You think five minutes is a long time to wait for tests to complete! Try several hours. I had motivation for the following.
Using Boost threads, CppUnit threading is pretty easy. CppUnit already has some hooks for synchronization so the following should make it thread safe:
class Mutex : public CPPUNIT_NS::SynchronizedObject::SynchronizationObject
{
public:
void lock() { this->mutex->lock(); }
void unlock() { this->mutex->unlock(); }
private:
boost::mutex mutex;
};
With this, you can modify your test runner to make your TestResult
thread safe.
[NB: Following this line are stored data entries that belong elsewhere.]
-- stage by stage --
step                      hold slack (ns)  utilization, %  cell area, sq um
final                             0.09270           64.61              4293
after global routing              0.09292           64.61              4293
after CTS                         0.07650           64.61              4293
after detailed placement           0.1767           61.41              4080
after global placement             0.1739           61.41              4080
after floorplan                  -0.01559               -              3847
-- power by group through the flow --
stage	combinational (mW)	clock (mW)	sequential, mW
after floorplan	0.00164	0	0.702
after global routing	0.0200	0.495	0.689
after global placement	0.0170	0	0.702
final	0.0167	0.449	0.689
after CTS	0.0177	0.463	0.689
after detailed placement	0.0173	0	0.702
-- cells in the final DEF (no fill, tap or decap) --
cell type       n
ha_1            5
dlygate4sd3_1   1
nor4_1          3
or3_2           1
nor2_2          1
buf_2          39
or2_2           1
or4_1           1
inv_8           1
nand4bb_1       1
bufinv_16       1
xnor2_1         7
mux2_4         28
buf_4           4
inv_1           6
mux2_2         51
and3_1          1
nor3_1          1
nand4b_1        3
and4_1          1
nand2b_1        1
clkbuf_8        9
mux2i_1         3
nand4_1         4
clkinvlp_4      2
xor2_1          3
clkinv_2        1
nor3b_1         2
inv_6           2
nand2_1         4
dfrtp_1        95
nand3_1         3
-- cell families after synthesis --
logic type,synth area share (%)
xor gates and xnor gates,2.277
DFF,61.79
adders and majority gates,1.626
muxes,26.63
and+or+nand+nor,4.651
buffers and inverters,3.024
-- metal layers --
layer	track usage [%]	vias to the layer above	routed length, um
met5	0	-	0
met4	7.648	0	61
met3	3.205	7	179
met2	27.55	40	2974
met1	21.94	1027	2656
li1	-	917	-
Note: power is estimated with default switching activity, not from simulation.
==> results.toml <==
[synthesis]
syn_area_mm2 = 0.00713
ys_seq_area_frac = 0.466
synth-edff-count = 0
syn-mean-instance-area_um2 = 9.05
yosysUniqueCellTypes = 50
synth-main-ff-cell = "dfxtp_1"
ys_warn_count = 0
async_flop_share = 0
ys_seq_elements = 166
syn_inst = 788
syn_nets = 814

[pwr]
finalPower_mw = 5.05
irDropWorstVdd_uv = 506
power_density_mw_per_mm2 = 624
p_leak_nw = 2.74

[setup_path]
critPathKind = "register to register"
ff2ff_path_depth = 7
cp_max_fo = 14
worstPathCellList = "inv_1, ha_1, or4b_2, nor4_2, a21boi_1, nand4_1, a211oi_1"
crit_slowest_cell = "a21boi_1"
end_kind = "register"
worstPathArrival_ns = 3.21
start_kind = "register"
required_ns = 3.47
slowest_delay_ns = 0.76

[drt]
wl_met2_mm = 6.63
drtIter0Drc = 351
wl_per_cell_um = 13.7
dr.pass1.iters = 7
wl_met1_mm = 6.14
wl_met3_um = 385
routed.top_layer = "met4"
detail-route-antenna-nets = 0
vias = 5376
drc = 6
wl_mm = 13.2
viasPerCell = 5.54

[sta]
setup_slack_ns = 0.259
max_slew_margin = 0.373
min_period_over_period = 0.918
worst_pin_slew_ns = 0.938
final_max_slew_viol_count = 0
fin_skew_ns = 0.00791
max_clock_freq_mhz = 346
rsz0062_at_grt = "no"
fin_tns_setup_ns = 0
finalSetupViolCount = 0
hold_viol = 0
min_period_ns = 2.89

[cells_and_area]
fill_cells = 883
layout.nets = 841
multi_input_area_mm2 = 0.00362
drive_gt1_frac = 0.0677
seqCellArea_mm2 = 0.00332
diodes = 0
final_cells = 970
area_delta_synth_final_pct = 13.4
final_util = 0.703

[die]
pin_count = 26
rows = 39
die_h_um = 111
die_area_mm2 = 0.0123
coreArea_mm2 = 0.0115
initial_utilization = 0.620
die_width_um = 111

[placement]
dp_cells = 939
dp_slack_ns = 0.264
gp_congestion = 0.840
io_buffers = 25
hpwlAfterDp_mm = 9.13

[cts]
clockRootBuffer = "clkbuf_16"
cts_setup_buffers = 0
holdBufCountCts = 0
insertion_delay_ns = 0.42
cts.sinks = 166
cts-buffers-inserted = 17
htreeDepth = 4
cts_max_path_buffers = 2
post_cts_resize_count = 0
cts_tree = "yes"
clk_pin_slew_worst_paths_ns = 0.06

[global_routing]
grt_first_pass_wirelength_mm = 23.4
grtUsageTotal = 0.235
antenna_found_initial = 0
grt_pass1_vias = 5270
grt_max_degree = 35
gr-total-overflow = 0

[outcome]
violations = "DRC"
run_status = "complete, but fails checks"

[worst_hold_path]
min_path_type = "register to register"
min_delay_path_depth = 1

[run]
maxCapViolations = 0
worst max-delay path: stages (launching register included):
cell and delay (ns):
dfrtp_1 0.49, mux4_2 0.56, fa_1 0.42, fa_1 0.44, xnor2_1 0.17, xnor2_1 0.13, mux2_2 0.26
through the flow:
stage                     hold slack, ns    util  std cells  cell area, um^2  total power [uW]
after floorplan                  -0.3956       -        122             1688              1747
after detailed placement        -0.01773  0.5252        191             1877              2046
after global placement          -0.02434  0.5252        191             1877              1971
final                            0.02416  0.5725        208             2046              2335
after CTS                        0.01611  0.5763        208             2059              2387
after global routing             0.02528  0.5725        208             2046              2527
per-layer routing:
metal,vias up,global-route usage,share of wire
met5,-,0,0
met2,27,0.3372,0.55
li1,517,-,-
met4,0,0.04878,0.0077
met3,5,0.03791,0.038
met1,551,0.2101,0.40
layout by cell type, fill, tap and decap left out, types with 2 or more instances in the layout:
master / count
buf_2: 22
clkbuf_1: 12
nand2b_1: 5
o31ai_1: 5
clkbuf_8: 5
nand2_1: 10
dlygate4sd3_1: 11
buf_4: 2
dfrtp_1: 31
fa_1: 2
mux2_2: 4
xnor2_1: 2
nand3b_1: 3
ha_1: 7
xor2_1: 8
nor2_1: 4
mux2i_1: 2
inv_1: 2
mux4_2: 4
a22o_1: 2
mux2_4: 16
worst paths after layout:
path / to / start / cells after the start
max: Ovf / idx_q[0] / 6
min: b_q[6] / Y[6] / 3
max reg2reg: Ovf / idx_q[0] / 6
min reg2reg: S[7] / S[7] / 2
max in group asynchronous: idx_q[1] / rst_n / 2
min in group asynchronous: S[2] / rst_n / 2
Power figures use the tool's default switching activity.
## config.mk

```make
export PLATFORM = sky130hd
export DESIGN_NAME = ieee488_riot_bridge
export DESIGN_NICKNAME = d
export VERILOG_FILES = /design/src/rtl/ieee488_riot_bridge.sv
export SDC_FILE = /design/constraint.sdc
export NUM_CORES = 1
export LEC_CHECK = 0
export CORE_MARGIN = 2
export CORE_UTILIZATION = 44
export CTS_BUF_LIST = sky130_fd_sc_hd__clkbuf_8
export CTS_CLUSTER_DIAMETER = 50
export DETAILED_ROUTE_END_ITERATION = 8
export GPL_TIMING_DRIVEN = 0
export SLEW_MARGIN = 20
export SYNTH_ARGS = -nofsm -noshare
export SYNTH_HDL_FRONTEND = slang
export SYNTH_SLANG_ARGS = --single-unit
```

## constraint.sdc

```tcl
create_clock -name clk -period 1.7 [get_ports clk]
set_input_delay 0.255 -clock clk [delete_from_list [all_inputs] [get_ports clk]]
set_output_delay 0.255 -clock clk [all_outputs]
set_load 0.02 [all_outputs]
```

## src/rtl/ieee488_riot_bridge.sv

```systemverilog
// Glue between the 6532 RIOT ports and the IEEE-488 open-collector bus.
// Optional bus monitor outputs (mon_byte, mon_count) enabled by IEEE_BUS_MONITOR_EN.
module ieee488_riot_bridge #(
    parameter int unsigned FILT    = 3,
    parameter int unsigned TIMEOUT = 1024
) (
    input  logic        clk,
    input  logic        res_n,
    input  logic        ce,
    input  logic [7:0]  pa_out,
    output logic [7:0]  pa_in,
    input  logic [7:0]  pb_out,
    output logic [7:0]  pb_in,
    input  logic        bus_atn_i,
    input  logic        bus_dav_i,
    input  logic        bus_eoi_i,
    input  logic        bus_nrfd_i,
    input  logic        bus_ndac_i,
    input  logic [7:0]  bus_dio_i,
    output logic        bus_dav_o,
    output logic        bus_eoi_o,
    output logic        bus_nrfd_o,
    output logic        bus_ndac_o,
    output logic [7:0]  bus_dio_o,
    output logic        atn_irq_n
`ifdef IEEE_BUS_MONITOR_EN
    ,
    output logic [7:0]  mon_byte,
    output logic [15:0] mon_count
`endif
);

    localparam int unsigned NLINES    = 13;
    localparam logic [3:0]  FILT_LAST = 4'(FILT - 1);
    localparam logic [15:0] TO_LAST   = 16'(TIMEOUT - 1);

    typedef enum logic [1:0] {
        IDLE,
        ACKWAIT,
        ACKED,
        RELWAIT
    } state_t;

    // Line map: [7:0] DIO, [8] NDAC, [9] NRFD, [10] EOI, [11] DAV, [12] ATN
    logic [NLINES-1:0] raw_lines;
    logic [NLINES-1:0] sync1, sync2, filt;
    logic [3:0]        cnt [NLINES];

    logic        atn_f, dav_f, eoi_f, nrfd_f, ndac_f;
    logic [7:0]  dio_f;
    logic        atna;
    state_t      state, state_d;
    logic        force_ndac;
    logic [15:0] wd_cnt;
    logic        timeout;
    logic        unused_ok;

    assign raw_lines = {bus_atn_i, bus_dav_i, bus_eoi_i, bus_nrfd_i, bus_ndac_i, bus_dio_i};
    assign dio_f     = filt[7:0];
    assign ndac_f    = filt[8];
    assign nrfd_f    = filt[9];
    assign eoi_f     = filt[10];
    assign dav_f     = filt[11];
    assign atn_f     = filt[12];
    assign atna      = pb_out[0];
    assign unused_ok = &{1'b0, pb_out[7:6]};

    always_ff @(posedge clk or negedge res_n) begin
        if (!res_n) begin
            sync1 <= '1;
            sync2 <= '1;
        end else begin
            sync1 <= raw_lines;
            sync2 <= sync1;
        end
    end

    // A line's filtered value only moves after FILT consecutive mismatching ce-cycles
    always_ff @(posedge clk or negedge res_n) begin
        if (!res_n) begin
            filt <= '1;
            for (int unsigned i = 0; i < NLINES; i++) cnt[i] <= '0;
        end else if (ce) begin
            for (int unsigned i = 0; i < NLINES; i++) begin
                if (sync2[i] != filt[i]) begin
                    if (cnt[i] == FILT_LAST) begin
                        filt[i] <= sync2[i];
                        cnt[i]  <= '0;
                    end else begin
                        cnt[i] <= cnt[i] + 4'd1;
                    end
                end else begin
                    cnt[i] <= '0;
                end
            end
        end
    end

    always_ff @(posedge clk or negedge res_n) begin
        if (!res_n) state <= IDLE;
        else if (ce) state <= state_d;
    end

    // ATN edges take priority; the destination is chosen with the current ATNA
    always_comb begin
        state_d    = state;
        force_ndac = 1'b0;
        atn_irq_n  = 1'b1;
        case (state)
            IDLE: begin
                if (!atn_f) state_d = atna ? ACKED : ACKWAIT;
            end
            ACKWAIT: begin
                force_ndac = 1'b1;
                atn_irq_n  = 1'b0;
                if (atn_f)     state_d = atna ? RELWAIT : IDLE;
                else if (atna) state_d = ACKED;
            end
            ACKED: begin
                if (atn_f) state_d = RELWAIT;
            end
            RELWAIT: begin
                force_ndac = 1'b1;
                if (!atn_f)     state_d = atna ? ACKED : ACKWAIT;
                else if (!atna) state_d = IDLE;
            end
            default: state_d = IDLE;
        endcase
    end

    always_ff @(posedge clk or negedge res_n) begin
        if (!res_n) begin
            wd_cnt  <= '0;
            timeout <= 1'b0;
        end else if (ce) begin
            if (pb_out[4]) begin
                wd_cnt  <= '0;
                timeout <= 1'b0;
            end else if (!ndac_f) begin
                if (wd_cnt != '1) wd_cnt <= wd_cnt + 16'd1;
                if (wd_cnt == TO_LAST) timeout <= 1'b1;
            end
        end
    end

    always_ff @(posedge clk or negedge res_n) begin
        if (!res_n) begin
            bus_dav_o  <= 1'b1;
            bus_eoi_o  <= 1'b1;
            bus_nrfd_o <= 1'b1;
            bus_ndac_o <= 1'b1;
            bus_dio_o  <= '1;
            pa_in      <= '1;
            pb_in      <= 8'hBF;
        end else begin
            bus_dav_o  <= pb_out[4];
            bus_eoi_o  <= pb_out[3];
            bus_nrfd_o <= pb_out[1];
            bus_ndac_o <= pb_out[2] & ~force_ndac;
            bus_dio_o  <= (pb_out[5] & atn_f) ? pa_out : 8'hFF;
            pa_in      <= dio_f;
            pb_in      <= {atn_f, timeout, 1'b1, dav_f, eoi_f, ndac_f, nrfd_f, 1'b1};
        end
    end

`ifdef IEEE_BUS_MONITOR_EN
    logic dav_prev;

    always_ff @(posedge clk or negedge res_n) begin
        if (!res_n) begin
            dav_prev  <= 1'b1;
            mon_byte  <= '0;
            mon_count <= '0;
        end else begin
            dav_prev <= dav_f;
            if (dav_prev && !dav_f) begin
                mon_byte  <= dio_f;
                mon_count <= mon_count + 16'd1;
            end
        end
    end
`endif

endmodule
```

==> metrics.cfg, run 1 <==
[sta]
clock_skews_ps=9.71
worst_slew_pin_slew_ps=542
period_utilization_post_route=0.955
setup_viol=0
timing_hold_violations_final=0
unrepaired_setup_endpoints_after_global_routing=false
timing_max_transition_violations_final=0
max_freq_mhz=616
final.min_clock_period_ps=1620
slew_headroom=0.637

[yosys]
netlist_top_cells_count=sky130_fd_sc_hd__dfrtp_1, sky130_fd_sc_hd__dfstp_2, sky130_fd_sc_hd__o21ai_0
netlist-cell-type-count=53
synth_area_leader_cell=sky130_fd_sc_hd__dfrtp_1
post_synth_inst_count=518
mappedNetlistArea_um2=6010
ys_ff_latch=136
synth.yosys.seq_area_share=0.580
predominant_post_synthesis_flop_cell=sky130_fd_sc_hd__dfrtp_1
ys_async_sr_fraction=1.00
yosysWarnings=0
number_of_flops_mapped_to_enable_cells_by_yosys=0
yosysMostFrequentCell=sky130_fd_sc_hd__dfrtp_1
synth_top_area_share=0.300
synth_area_leaders=sky130_fd_sc_hd__dfrtp_1, sky130_fd_sc_hd__dfstp_2, sky130_fd_sc_hd__ha_1
synth.avg_cell_area_um2=11.6

[cells_and_area]
final_cells=788
post-route-cell-area_um2=7380
n_antenna_cell=0
layout-drive-gt1-share=0.261
syn2layout_area_growth_pct=22.8
layout.nets=650

[worst_hold_path]
min_path_type=in -> reg

[clock_network]
tritoncts=built
ctsRootBufferMaster=sky130_fd_sc_hd__clkbuf_8
total_clock_buffers_created_by_cts=17
worstSkewPairLatency_ps=460
clkSinkCount=136
clk_pin_slew_worst_paths_ps=70
cts_max_path_buffers=2
h_tree_level_count=4

[power]
power_per_cell_area_nw_per_um2=1530
power.share.combinational=0.269
internal_power_mw=7.60
power.share.clock=0.254
sequentialPowerShare=0.477
worst_ir_drop_vdd_mv=0.757
power.static_leakage_nw=3.16
p_sw_frac=0.327
power.net_switching_mw=3.69

[grt]
wire_length_of_the_first_global_routing_pass_mm=20.8
global_route.usage.total=0.184
number_of_global_route_vias_before_repair=4362
grt_overflow=0
antenna_found_initial=0
largest_net_degree_at_the_start_of_global_routing=85

[critical_path]
critical_path_required_ps=2040
worst_setup_path_end_kind=flip-flop
path_class=reg -> reg
startpoint_type=flip-flop
critical_path_arrival_ps=1960
crit_fanout=6

[detailed_routing]
drt_drc_violations_left=0
routed_wire_length_per_instance_um=15.7
dr_total_vias=4275
first_pass_iters=5
drt_iter0_markers=265
via_per_inst=5.43
postRouteWirelength_mm=12.4
final_antenna_net_count=0

[floorplan]
row_count=42
initial_utilization=0.452
placeableCoreArea_um2=13300
design.die.area_um2=14600
i_o_pin_count=61
die_x_um=121
vert_die_dim_um=121

[placed_design]
gpl.final_weighted_congestion=0.806
detailed_place.area_um2=6830
port_buffers=56
dpl.cell_count=752
hpwl_mm=8.11

[outcome]
run_status=finished, final reports clean

[flow_run]
max_cap_viol_count=0

kinds of logic (layout without fill, tap and decap cells):
group,after synthesis,count (layout),share of synthesized area
adders and majority gates,19,19,0.0396
other,1,2,0.000624
and+or+nand+nor,175,175,0.167
DFF,136,136,0.580
muxes,22,22,0.0410
AOI/OAI and AO/OA,120,120,0.131
buffers and inverters,32,125,0.0216
xor gates and xnor gates,13,13,0.0189
flip-flops by register name (all words and copies together), names as in the netlist, 2 cells and up:
signal     cells
bus_dio_o      8
state          2
cnt           52
sync2         13
pb_in          6
filt          13
pa_in          8
sync1         13
wd_cnt        16
per-layer routing:
metal	track usage	vias to the layer above	wire length (µm)
met5	0	-	0
li1	-	2038	-
met4	0.0843	0	242
met2	0.305	77	6150
met3	0.0470	24	424
met1	0.225	2136	5540
cell type report:
class	count	area, µm²
Inverter	15	56.3
Sequential cell	136	3490
Buffer	16	91.3
Tap cell	176	220
Multi-Input combinational cell	351	2490
Timing Repair Buffer	62	606
Fill cell	1194	5910
Clock inverter	12	156
Clock buffer	20	275
metrics by stage:
step	setup TNS [ps]	utilization	setup slack (ps)	total power [mW]	hold WS (ps)
after CTS	0	0.550	4.79	11.4	167
final	0	0.555	76.3	11.3	193
after detailed placement	-46880	0.514	-956	8.53	198
after floorplan	0	-	154	7.37	-40.6
after global placement	-609920	0.511	-4940	8.33	346
after global routing	0	0.555	6.38	12.1	169
worst max-delay path, cell delays in order (launching register included):
cell	delay [ps]
sky130_fd_sc_hd__dfrtp_1	470
sky130_fd_sc_hd__nand4_4	170
sky130_fd_sc_hd__nor4_4	410
sky130_fd_sc_hd__a21oi_4	140
sky130_fd_sc_hd__mux2_4	320
layout by cell type, fill, tap and decap left out, types with 19 or more instances in the layout:
| cell type | instances |
|---|---|
| sky130_fd_sc_hd__dfrtp_1 | 68 |
| sky130_fd_sc_hd__dfstp_2 | 64 |
| sky130_fd_sc_hd__o21ai_0 | 31 |
| sky130_fd_sc_hd__nor3_1 | 27 |
| sky130_fd_sc_hd__clkdlybuf4s50_1 | 27 |
| sky130_fd_sc_hd__nand2_1 | 26 |
| sky130_fd_sc_hd__dlygate4sd2_1 | 26 |
| sky130_fd_sc_hd__a21oi_1 | 25 |
| sky130_fd_sc_hd__clkbuf_8 | 20 |
| sky130_fd_sc_hd__nand3_1 | 19 |
timing repair:
| item | 4_1_cts | 5_1_grt |
|---|---|---|
| setup buffers | 2 | 2 |
| pin swaps | 1 | 1 |
| endpoints found under the setup margin | 75 | 45 |
| cloned | 0 | 0 |
| resized for setup | 46 | 19 |
| hold endpoints to repair | 13 | 0 |
| hold buffers | 1 | 0 |
final timing paths:
check                      cells after the start         to        from  slack (ps)
setup / recovery                               4  wd_cnt[0]   wd_cnt[9]          80
hold / removal                                 1   sync1[9]  bus_nrfd_i         190
setup reg to reg                               4  wd_cnt[0]   wd_cnt[9]          80
hold reg to reg                                0   sync2[2]    sync1[2]         360
max in group asynchronous                      3   sync2[9]       res_n         630
min in group asynchronous                      2    cnt[40]       res_n         300
power by group through the flow:
stage | Sequential [mW] | Combinational (mW) | Clock, mW
4_1_cts | 5.37 | 3.04 | 2.97
5_1_grt | 5.54 | 3.43 | 3.10
2_1_floorplan | 5.45 | 1.91 | 0
3_5_place_dp | 5.40 | 3.12 | 0
3_3_place_gp | 5.35 | 2.98 | 0
6_report | 5.39 | 3.04 | 2.87
Note: power is estimated with default switching activity, not from simulation.
==> run 2, diff against run 1 <==
RECOVER_POWER = 100   (was default)
==> run 2 against run 1 <==
Net effect:
- first-iteration DRC count up 3.0%
- worst setup slack improved by 2.0 ps
- non-clock buffer count unchanged
- final cell count stayed put
- sequential share of layout area rose by 0.27 points
- routed wire length shrank 0.15%
- final area is 0.56% lower
- largest cell class unchanged
- fmax rose by 0.12%
==> metrics.cfg, run 2 (synthesized netlist as in run 1, its figures left out) <==
[critical_path]
crit_fanout=6
path_class=reg -> reg
worst_setup_path_end_kind=flip-flop
critical_path_required_ps=2040
startpoint_type=flip-flop
critical_path_arrival_ps=1960

[sta]
final.min_clock_period_ps=1620
timing_max_transition_violations_final=0
max_freq_mhz=617
fin_hold_ws_ps=278
unrepaired_setup_endpoints_after_global_routing=false
period_utilization_post_route=0.954
timing_hold_violations_final=0
slew_headroom=0.482
clock_skews_ps=9.71
worst_slew_pin_slew_ps=777
setup_viol=0

[clock_network]
h_tree_level_count=4
ctsRootBufferMaster=sky130_fd_sc_hd__clkbuf_8
total_clock_buffers_created_by_cts=17
cts_max_path_buffers=2
clk_pin_slew_worst_paths_ps=70
worstSkewPairLatency_ps=460
clkSinkCount=136
tritoncts=built

[placed_design]
hpwl_mm=8.11
dpl.cell_count=752
port_buffers=56
gpl.final_weighted_congestion=0.806

[cells_and_area]
layout.cells.most_common=sky130_fd_sc_hd__dfrtp_1
n_antenna_cell=0
final_cells=788
layout.core_utilization=0.552
multi_input_comb_area_um2=2490
register_area_um2=3490
fillers=1203
top_library_cells_by_usage_in_the_layout_fill_and_taps_aside=sky130_fd_sc_hd__dfrtp_1, sky130_fd_sc_hd__dfstp_2, sky130_fd_sc_hd__o21ai_0, sky130_fd_sc_hd__nor3_1
largest_registers=cnt: 52 flops, wd_cnt: 16 flops
layout-drive-gt1-share=0.237
layout.nets=650
syn2layout_area_growth_pct=22.1
largest_register_ffs=52
top_register=cnt

[worst_hold_path]
min_path_type=in -> reg

[grt]
global_route.usage.total=0.184
number_of_global_route_vias_before_repair=4362
antenna_found_initial=0
largest_net_degree_at_the_start_of_global_routing=85
wire_length_of_the_first_global_routing_pass_mm=20.8
grt_overflow=0

[detailed_routing]
dr_total_vias=4286
drt_drc_violations_left=0
routed_wire_length_per_instance_um=15.7
postRouteWirelength_mm=12.3
drt_iter0_markers=273
via_per_inst=5.44
final_antenna_net_count=0
first_pass_iters=4

[power]
power_per_cell_area_nw_per_um2=1530
power.static_leakage_nw=3.11
worst_ir_drop_vdd_mv=0.755

[floorplan]
placeableCoreArea_um2=13300
vert_die_dim_um=121
design.die.area_um2=14600
die_x_um=121
i_o_pin_count=61
initial_utilization=0.452
row_count=42

[outcome]
run_status=finished, final reports clean

[flow_run]
max_cap_viol_count=0

==> run 2: cell types whose count changed in the layout (fill, tap and decap cells not counted), sizes merged <==
cell           change
dlymetal6s2s       -2
clkdlybuf4s50     -16
buf                -2
dlygate4sd3       +16
clkbuf             +4
==> run 2: through the flow <==
step                total power, mW  area [µm²]  setup WS, ps  setup TNS (ps)
floorplan                      7.37        6010           154               0
global placement               8.33        6800         -4940         -609920
detailed placement             8.53        6830          -956          -46880
CTS                            11.4        7310          4.79               0
global route                   12.0        7340          4.90               0
finish                         11.2        7340          78.3               0
==> run 2: cell type report <==
cell class,count,area share
Sequential cell,136,0.475
Multi-Input combinational cell,351,0.339
Timing Repair Buffer,62,0.0779
Clock buffer,20,0.0375
Tap cell,176,0.0300
Clock inverter,12,0.0213
Buffer,16,0.0114
Inverter,15,0.00767
==> run 2: layer usage <==
metal / global-route usage / vias to the layer above / share of wire
li1: - / 2034 / -
met3: 0.0470 / 24 / 0.036
met5: 0 / - / 0
met1: 0.225 / 2146 / 0.44
met2: 0.305 / 82 / 0.50
met4: 0.0843 / 0 / 0.020
==> run 2: repair_timing <==
| action | in CTS | in global routing |
|---|---|---|
| setup endpoints to repair | 75 | 45 |
| pin swaps | 1 | 1 |
| gates resized for setup | 46 | 19 |
| hold endpoints to repair | 13 | 0 |
| buffers inserted | 2 | 2 |
| hold buffers | 1 | 0 |
==> run 2: critical path: stages (launching register included) <==
cell                      delay, ps
sky130_fd_sc_hd__dfrtp_1        470
sky130_fd_sc_hd__nand4_4        170
sky130_fd_sc_hd__nor4_4         410
sky130_fd_sc_hd__a21oi_4        140
sky130_fd_sc_hd__mux2_4         320
==> run 2: power breakdown <==
part | internal, mW | switching, mW | total (mW) | leakage [nW]
clock | 1.69 | 1.18 | 2.87 | 0.236
combinational | 1.44 | 1.58 | 3.02 | 1.25
sequential | 4.41 | 0.938 | 5.34 | 1.62
==> run 2: path summary, 6_finish.rpt <==
check,start,end,slack (ps),cells after the start
min in group asynchronous,res_n,cnt[40],300,2
hold reg to reg,sync1[2],sync2[2],360,0
max in group asynchronous,res_n,wd_cnt[8],280,3
setup reg to reg,wd_cnt[9],wd_cnt[0],80,4
setup / recovery,wd_cnt[9],wd_cnt[0],80,4
hold / removal,ce,cnt[39],280,3
==> run 3, diff against run 2 <==
CAP_MARGIN = 0   (was default)
==> results of run 3 <==
Same layout as run 2: the final DEF is identical, and so are final timing and power.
Just write something like CPPUNIT_NS::TestResult testResult(new Mutex);
. Now here's a threaded test suite:
class TestSuiteThreaded : public CPPUNIT_NS::TestSuite
{
public:
TestSuiteThreaded(std::string name = "", int nThreads = 0)
: TestSuite(name)
, nThreads(nThreads ? nThreads : boost::thread::hardware_concurrency())
{
}
void doRunChildTests(CPPUNIT_NS::TestResult *controller)
{
ThreadPool pool(this->nThreads);
for (int i=0; i < getChildTestCount(); ++i)
{
pool.add(
boost::bind(threadFunction, getChildTestAt(i)
, controller));
}
}
private:
static void threadFunction(
CPPUNIT_NS::Test *test,
CPPUNIT_NS::TestResult *controller)
{
test->run(controller);
}
const int nThreads;
};
You may well need a macro for easy use of the threaded test suite. You should be able to use TestSuiteThreaded
suite either as a top level suite or a suite comprising multiple methods of the same text fixture. Here's how you do the latter - put this in place of CPPUNIT_TEST_SUITE_END
. Some of this is pasted from CppUnit so please respect the license:
#define CPPUNIT_TEST_SUITE_END_THREADED(n) \
} \
static CPPUNIT_NS::TestSuite *suite() \
{ \
const CPPUNIT_NS::TestNamer &namer = getTestNamer__(); \
std::auto_ptr<CPPUNIT_NS::TestSuite> suite( \
new CPPUNIT_NS::TestSuiteThreaded( namer.getFixtureName(), n)); \
CPPUNIT_NS::ConcretTestFixtureFactory<TestFixtureType> factory; \
CPPUNIT_NS::TestSuiteBuilderContextBase context( *suite.get(), \
namer, \
factory ); \
TestFixtureType::addTestsToSuite( context ); \
return suite.release(); \
} \
private: /* dummy typedef so that the macro can still end with ';'*/ \
typedef int CppUnitDummyTypedefForSemiColonEnding__
Now there is the small matter of a ThreadPool
. I tried using various publicly available ones with no success. My company has one but I'm unable to publish it here. So roll your own - thread pools are pretty easy and fun to make, with help from Boost. Here is the interface expected by TestSuiteThreaded
:
class ThreadPool
{
public:
// Create thread pool, launching n worker threads
ThreadPool(unsigned n);
// Join all worker threads and clean up
~ThreadPool();
// You can have add() do one of two things. Both will work:
// Either: push a new task to the back of the threadpool's work queue
// Or: block until a worker is free then assign task to that thread
void add(boost::function0<void> task);
};
I leave this as an exercise for the reader. Have fun!